Published in 2023
238 pages
Amy Rowland‘s writing has appeared in The New York Times, The Washington Post, The Christian Science Monitor, and other publications. She lives in Brooklyn and is a staff editor at The New York Times Book Review. The Transcriptionist is her first novel, and she does not know why she hasn’t written others by now.
What is this book about?
This haunting and timely novel explores the true costs of tradition, secrets, and Southern mythmaking through the lens of an accidental shooting that reverberates across generations.

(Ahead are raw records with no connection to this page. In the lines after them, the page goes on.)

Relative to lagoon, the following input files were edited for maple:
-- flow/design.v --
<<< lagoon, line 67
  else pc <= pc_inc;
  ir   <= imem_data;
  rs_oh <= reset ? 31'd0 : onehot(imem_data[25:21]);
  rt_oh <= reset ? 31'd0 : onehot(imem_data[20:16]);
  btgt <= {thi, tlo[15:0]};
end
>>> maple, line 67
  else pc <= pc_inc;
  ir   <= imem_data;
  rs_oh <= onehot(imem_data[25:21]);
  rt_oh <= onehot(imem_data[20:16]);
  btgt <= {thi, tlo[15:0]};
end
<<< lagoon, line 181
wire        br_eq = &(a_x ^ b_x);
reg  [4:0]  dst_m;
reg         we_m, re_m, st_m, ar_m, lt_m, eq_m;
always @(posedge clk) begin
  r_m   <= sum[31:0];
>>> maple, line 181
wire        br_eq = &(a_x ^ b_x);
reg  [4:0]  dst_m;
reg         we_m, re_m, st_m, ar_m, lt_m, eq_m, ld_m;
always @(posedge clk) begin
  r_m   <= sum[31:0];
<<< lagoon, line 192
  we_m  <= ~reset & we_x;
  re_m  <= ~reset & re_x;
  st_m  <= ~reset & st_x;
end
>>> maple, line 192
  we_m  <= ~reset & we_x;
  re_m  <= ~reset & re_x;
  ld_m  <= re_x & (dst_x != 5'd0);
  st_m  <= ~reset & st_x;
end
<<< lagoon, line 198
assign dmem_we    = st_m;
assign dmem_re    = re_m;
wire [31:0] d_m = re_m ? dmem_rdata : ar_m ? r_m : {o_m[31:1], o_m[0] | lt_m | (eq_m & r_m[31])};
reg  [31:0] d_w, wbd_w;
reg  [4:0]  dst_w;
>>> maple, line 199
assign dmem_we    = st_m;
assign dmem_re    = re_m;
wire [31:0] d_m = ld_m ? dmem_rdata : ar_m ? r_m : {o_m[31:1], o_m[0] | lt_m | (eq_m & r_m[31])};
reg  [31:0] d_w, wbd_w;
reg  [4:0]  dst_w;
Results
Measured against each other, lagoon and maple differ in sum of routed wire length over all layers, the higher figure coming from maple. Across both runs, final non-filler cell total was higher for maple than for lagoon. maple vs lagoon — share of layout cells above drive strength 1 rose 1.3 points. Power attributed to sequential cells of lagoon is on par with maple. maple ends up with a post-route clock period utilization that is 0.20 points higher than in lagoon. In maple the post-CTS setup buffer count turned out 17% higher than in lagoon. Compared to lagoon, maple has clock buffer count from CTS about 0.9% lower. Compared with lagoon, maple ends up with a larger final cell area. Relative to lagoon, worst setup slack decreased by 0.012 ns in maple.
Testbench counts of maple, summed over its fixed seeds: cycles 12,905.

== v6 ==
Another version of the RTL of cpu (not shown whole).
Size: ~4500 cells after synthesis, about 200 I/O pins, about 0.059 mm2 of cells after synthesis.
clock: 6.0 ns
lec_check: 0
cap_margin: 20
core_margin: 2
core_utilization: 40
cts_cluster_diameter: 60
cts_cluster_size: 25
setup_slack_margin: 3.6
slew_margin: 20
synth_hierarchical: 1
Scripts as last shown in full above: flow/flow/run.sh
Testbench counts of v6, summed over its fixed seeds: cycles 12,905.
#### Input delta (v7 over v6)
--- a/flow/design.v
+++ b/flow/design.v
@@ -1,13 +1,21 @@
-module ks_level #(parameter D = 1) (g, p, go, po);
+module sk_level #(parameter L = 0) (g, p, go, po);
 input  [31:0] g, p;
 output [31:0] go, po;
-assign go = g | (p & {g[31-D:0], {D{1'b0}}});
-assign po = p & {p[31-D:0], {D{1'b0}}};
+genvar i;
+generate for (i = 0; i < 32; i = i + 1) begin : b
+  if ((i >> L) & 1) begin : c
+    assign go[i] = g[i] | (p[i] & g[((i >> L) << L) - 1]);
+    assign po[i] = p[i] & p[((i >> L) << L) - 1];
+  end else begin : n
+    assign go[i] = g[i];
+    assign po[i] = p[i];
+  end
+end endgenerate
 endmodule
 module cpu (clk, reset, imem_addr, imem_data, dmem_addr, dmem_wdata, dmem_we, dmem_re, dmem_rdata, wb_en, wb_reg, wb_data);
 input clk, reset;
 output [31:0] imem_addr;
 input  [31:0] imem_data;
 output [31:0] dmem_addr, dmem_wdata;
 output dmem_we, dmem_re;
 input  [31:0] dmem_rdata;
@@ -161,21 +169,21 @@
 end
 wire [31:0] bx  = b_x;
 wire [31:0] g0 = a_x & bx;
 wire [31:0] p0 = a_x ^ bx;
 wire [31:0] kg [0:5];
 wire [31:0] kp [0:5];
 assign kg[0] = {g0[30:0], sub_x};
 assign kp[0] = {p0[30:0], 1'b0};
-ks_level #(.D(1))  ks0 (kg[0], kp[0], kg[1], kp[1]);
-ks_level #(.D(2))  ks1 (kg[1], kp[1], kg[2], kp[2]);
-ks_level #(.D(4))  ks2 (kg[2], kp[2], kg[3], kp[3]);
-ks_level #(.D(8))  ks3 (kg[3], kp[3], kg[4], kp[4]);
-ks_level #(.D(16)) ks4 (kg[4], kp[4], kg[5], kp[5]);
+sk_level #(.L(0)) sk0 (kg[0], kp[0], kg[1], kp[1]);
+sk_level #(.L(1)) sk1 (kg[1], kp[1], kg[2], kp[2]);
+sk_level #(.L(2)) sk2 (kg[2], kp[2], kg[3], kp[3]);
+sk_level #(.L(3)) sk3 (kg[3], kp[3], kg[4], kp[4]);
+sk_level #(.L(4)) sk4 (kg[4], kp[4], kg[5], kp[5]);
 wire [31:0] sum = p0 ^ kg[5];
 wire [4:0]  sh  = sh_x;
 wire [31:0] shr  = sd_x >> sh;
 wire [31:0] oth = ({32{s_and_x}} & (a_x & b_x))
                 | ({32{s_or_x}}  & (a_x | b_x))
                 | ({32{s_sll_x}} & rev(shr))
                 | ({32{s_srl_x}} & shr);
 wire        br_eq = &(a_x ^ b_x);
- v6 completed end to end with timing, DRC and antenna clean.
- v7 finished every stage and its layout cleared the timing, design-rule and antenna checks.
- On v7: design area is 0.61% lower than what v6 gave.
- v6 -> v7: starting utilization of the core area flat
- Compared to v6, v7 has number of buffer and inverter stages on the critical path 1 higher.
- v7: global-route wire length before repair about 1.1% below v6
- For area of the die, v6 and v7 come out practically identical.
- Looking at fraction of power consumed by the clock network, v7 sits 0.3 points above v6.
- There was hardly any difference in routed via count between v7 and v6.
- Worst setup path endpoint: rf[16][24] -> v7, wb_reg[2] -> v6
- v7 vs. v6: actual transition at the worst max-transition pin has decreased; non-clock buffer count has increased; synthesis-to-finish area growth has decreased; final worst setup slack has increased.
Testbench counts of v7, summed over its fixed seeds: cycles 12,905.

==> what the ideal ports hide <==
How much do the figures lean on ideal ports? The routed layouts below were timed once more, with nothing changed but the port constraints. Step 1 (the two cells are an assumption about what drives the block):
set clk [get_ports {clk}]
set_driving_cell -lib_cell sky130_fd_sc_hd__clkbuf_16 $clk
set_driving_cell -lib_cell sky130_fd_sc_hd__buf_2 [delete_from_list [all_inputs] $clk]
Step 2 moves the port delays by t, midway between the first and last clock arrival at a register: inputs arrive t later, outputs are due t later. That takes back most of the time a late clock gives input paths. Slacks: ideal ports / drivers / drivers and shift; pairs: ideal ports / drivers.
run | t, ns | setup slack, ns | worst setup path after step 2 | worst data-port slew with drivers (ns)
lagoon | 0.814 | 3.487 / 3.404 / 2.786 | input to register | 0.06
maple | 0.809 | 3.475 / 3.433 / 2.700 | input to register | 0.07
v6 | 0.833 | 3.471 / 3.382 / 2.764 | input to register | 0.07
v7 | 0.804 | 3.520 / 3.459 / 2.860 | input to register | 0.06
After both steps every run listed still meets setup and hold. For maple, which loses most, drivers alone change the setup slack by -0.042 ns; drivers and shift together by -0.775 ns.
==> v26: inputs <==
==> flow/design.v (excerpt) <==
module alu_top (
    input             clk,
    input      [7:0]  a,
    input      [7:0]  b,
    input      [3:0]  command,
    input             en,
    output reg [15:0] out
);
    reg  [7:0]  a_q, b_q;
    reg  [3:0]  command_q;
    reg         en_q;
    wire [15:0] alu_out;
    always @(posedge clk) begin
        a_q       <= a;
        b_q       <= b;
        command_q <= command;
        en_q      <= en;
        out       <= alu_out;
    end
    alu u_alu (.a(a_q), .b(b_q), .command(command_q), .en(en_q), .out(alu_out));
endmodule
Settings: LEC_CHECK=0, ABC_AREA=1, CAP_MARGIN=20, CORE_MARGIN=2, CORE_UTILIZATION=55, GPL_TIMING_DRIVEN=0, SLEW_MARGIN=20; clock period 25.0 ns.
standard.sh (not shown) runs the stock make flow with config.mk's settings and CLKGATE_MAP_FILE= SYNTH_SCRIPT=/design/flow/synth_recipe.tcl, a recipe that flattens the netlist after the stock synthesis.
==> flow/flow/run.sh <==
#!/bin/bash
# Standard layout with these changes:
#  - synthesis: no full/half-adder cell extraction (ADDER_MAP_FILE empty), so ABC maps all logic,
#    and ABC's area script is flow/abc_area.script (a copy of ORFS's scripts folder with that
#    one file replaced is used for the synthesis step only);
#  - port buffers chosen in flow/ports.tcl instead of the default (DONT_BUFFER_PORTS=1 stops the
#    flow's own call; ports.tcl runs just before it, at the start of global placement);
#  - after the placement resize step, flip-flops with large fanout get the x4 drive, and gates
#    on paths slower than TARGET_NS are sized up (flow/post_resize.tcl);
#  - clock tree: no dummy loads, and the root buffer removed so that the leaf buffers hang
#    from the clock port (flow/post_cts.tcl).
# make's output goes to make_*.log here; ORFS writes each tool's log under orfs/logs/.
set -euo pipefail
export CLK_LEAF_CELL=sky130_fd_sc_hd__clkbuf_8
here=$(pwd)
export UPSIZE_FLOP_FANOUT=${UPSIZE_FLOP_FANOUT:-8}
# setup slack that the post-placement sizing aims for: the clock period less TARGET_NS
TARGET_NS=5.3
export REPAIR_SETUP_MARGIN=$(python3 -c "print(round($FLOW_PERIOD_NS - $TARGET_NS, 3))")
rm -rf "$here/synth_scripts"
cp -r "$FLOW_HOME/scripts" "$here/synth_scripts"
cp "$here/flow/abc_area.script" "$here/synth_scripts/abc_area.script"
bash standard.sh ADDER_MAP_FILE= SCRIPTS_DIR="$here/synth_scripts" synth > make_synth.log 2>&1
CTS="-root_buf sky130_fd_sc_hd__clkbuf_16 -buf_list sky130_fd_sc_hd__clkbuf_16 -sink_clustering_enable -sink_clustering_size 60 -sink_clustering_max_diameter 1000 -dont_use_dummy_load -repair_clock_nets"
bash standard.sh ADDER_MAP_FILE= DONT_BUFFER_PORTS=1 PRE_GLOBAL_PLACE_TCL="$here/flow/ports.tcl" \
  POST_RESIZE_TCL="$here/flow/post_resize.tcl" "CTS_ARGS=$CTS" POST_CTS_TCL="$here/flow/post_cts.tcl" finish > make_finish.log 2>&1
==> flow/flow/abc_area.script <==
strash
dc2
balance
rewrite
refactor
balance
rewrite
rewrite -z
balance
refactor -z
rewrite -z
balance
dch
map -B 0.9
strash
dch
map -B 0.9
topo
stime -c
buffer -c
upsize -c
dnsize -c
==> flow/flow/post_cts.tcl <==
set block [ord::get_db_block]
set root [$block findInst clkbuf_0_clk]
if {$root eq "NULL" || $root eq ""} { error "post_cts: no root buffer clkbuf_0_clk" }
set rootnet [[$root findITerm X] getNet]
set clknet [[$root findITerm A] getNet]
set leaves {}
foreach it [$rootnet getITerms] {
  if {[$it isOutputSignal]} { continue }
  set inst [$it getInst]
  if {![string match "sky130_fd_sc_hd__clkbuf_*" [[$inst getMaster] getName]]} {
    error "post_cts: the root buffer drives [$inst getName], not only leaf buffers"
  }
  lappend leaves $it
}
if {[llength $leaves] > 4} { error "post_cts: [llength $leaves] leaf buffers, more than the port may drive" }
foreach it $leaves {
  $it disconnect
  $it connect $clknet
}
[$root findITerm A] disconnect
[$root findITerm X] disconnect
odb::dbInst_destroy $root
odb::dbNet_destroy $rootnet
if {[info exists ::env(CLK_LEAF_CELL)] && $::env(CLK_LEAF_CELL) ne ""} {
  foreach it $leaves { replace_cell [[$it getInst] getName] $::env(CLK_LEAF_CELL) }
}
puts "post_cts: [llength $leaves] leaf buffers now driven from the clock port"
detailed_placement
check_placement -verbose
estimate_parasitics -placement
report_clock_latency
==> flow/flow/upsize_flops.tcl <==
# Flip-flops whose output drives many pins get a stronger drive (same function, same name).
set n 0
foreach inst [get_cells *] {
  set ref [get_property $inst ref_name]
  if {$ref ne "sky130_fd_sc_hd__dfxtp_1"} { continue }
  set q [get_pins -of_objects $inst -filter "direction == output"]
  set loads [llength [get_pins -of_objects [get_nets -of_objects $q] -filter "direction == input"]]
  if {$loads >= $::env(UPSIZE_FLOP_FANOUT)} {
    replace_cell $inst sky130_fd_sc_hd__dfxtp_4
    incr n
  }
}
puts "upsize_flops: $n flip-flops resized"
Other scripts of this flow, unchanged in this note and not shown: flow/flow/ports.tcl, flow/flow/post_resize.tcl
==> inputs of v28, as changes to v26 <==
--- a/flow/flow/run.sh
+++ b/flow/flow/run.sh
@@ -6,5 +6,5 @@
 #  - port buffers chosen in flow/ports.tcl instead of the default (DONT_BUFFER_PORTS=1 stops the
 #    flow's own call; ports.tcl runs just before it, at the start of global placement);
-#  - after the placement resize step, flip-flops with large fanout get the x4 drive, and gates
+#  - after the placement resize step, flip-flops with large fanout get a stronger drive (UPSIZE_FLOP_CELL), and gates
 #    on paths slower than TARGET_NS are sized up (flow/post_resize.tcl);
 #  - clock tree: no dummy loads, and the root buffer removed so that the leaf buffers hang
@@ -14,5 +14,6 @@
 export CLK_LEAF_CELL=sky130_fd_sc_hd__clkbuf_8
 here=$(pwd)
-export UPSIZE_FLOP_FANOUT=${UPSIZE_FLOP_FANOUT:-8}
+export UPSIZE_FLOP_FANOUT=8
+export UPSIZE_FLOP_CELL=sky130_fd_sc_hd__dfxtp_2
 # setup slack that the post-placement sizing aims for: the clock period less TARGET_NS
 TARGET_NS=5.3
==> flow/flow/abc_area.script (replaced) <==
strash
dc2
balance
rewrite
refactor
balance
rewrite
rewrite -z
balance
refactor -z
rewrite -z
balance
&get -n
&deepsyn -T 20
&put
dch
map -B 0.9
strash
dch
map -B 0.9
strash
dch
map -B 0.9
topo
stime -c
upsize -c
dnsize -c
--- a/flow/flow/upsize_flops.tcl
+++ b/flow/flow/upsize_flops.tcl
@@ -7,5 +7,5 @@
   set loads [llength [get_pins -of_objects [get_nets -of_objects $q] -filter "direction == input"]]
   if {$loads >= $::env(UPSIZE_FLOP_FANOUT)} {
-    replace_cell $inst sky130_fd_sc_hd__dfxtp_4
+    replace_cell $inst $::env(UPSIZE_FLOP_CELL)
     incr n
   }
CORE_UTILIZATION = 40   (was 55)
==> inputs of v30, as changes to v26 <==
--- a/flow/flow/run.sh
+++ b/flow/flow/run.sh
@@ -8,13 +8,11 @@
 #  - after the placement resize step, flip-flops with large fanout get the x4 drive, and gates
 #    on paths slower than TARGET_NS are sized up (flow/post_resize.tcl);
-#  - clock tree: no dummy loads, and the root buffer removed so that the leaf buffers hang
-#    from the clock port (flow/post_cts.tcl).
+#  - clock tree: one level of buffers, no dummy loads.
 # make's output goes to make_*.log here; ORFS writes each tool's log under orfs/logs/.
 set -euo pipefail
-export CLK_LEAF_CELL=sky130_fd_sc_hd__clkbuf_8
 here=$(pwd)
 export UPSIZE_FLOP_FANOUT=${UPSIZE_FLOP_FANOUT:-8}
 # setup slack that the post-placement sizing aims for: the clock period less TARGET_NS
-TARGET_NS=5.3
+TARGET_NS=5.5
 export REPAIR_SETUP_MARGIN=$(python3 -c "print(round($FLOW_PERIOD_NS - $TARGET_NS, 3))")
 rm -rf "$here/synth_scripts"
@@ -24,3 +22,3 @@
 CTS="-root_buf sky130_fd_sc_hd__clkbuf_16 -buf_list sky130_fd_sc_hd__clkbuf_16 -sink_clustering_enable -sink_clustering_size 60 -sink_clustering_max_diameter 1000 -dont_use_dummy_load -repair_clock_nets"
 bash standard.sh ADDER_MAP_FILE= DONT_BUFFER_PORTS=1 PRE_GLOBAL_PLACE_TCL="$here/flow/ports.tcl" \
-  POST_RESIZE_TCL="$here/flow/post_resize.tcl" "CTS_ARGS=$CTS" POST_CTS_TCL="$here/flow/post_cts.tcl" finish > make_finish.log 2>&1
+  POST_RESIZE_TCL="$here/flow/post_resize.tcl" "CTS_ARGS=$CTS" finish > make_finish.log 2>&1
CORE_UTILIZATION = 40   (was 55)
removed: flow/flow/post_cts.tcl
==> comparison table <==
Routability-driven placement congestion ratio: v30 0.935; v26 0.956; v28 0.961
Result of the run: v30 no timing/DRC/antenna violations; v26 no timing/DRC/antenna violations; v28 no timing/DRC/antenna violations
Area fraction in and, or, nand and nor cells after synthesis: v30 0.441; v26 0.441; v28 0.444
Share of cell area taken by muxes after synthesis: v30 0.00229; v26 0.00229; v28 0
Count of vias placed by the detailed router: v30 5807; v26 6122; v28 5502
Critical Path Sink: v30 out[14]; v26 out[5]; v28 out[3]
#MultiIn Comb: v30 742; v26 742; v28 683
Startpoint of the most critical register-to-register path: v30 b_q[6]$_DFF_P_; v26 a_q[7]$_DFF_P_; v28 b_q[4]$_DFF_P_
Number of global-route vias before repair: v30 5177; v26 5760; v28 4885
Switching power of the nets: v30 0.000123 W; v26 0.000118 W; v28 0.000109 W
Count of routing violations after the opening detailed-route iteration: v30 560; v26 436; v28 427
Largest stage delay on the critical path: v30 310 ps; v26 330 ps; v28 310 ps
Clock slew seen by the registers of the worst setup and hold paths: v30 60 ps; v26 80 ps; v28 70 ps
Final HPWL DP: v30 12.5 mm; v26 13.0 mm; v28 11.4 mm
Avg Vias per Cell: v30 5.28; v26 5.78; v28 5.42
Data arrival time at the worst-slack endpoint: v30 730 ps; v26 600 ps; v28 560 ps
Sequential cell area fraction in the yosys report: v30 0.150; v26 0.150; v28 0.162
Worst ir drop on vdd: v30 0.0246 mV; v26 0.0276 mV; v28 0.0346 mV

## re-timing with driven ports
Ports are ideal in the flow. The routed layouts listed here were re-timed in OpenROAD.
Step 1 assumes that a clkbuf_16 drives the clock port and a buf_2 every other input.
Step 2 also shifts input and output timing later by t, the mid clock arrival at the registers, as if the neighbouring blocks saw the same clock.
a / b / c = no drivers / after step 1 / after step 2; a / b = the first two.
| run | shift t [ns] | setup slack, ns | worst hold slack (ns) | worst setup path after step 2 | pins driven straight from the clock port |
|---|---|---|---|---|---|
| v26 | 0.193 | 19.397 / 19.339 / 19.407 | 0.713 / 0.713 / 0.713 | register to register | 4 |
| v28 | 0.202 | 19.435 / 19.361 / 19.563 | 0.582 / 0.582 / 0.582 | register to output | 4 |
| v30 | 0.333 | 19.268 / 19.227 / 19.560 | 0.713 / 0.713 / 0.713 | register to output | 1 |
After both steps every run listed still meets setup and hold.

Rachel Ruskin never intended to return to her family’s tobacco farm in Shiloh, North Carolina. But when her academic career studying Southern folklore in New York City flames out, she has no choice. Back home, her parents killed in a car accident, her beloved brother Garland dead by suicide, she is left alone, haunted by the memories of the accidental gun death of her childhood best friend; and haunted by the ghosts of secrecy, of tainted soil, of wolves and witches and untold stories.
When another child in the community is accidentally killed by a gun, however, she can no longer keep her own memories at a distance, her family secrets buried. How can the people of Shiloh carry on—with their cherished love of hunting and guns, and with the loss of more children at the same time? Drawn back into the rhythms of Shiloh and in search of family and a place to belong, Rachel must acknowledge the culture she comes from, the people and the traditions she grew up with, and at the same time also question those traditions and the perniciousness of guns.
Rich with the rhythms of rural life and the landscape of the South, Inside the Wolf is a fierce, lyrical, and gorgeously redemptive novel about the myths of masculinity, guns, violence—and ultimately, the American past.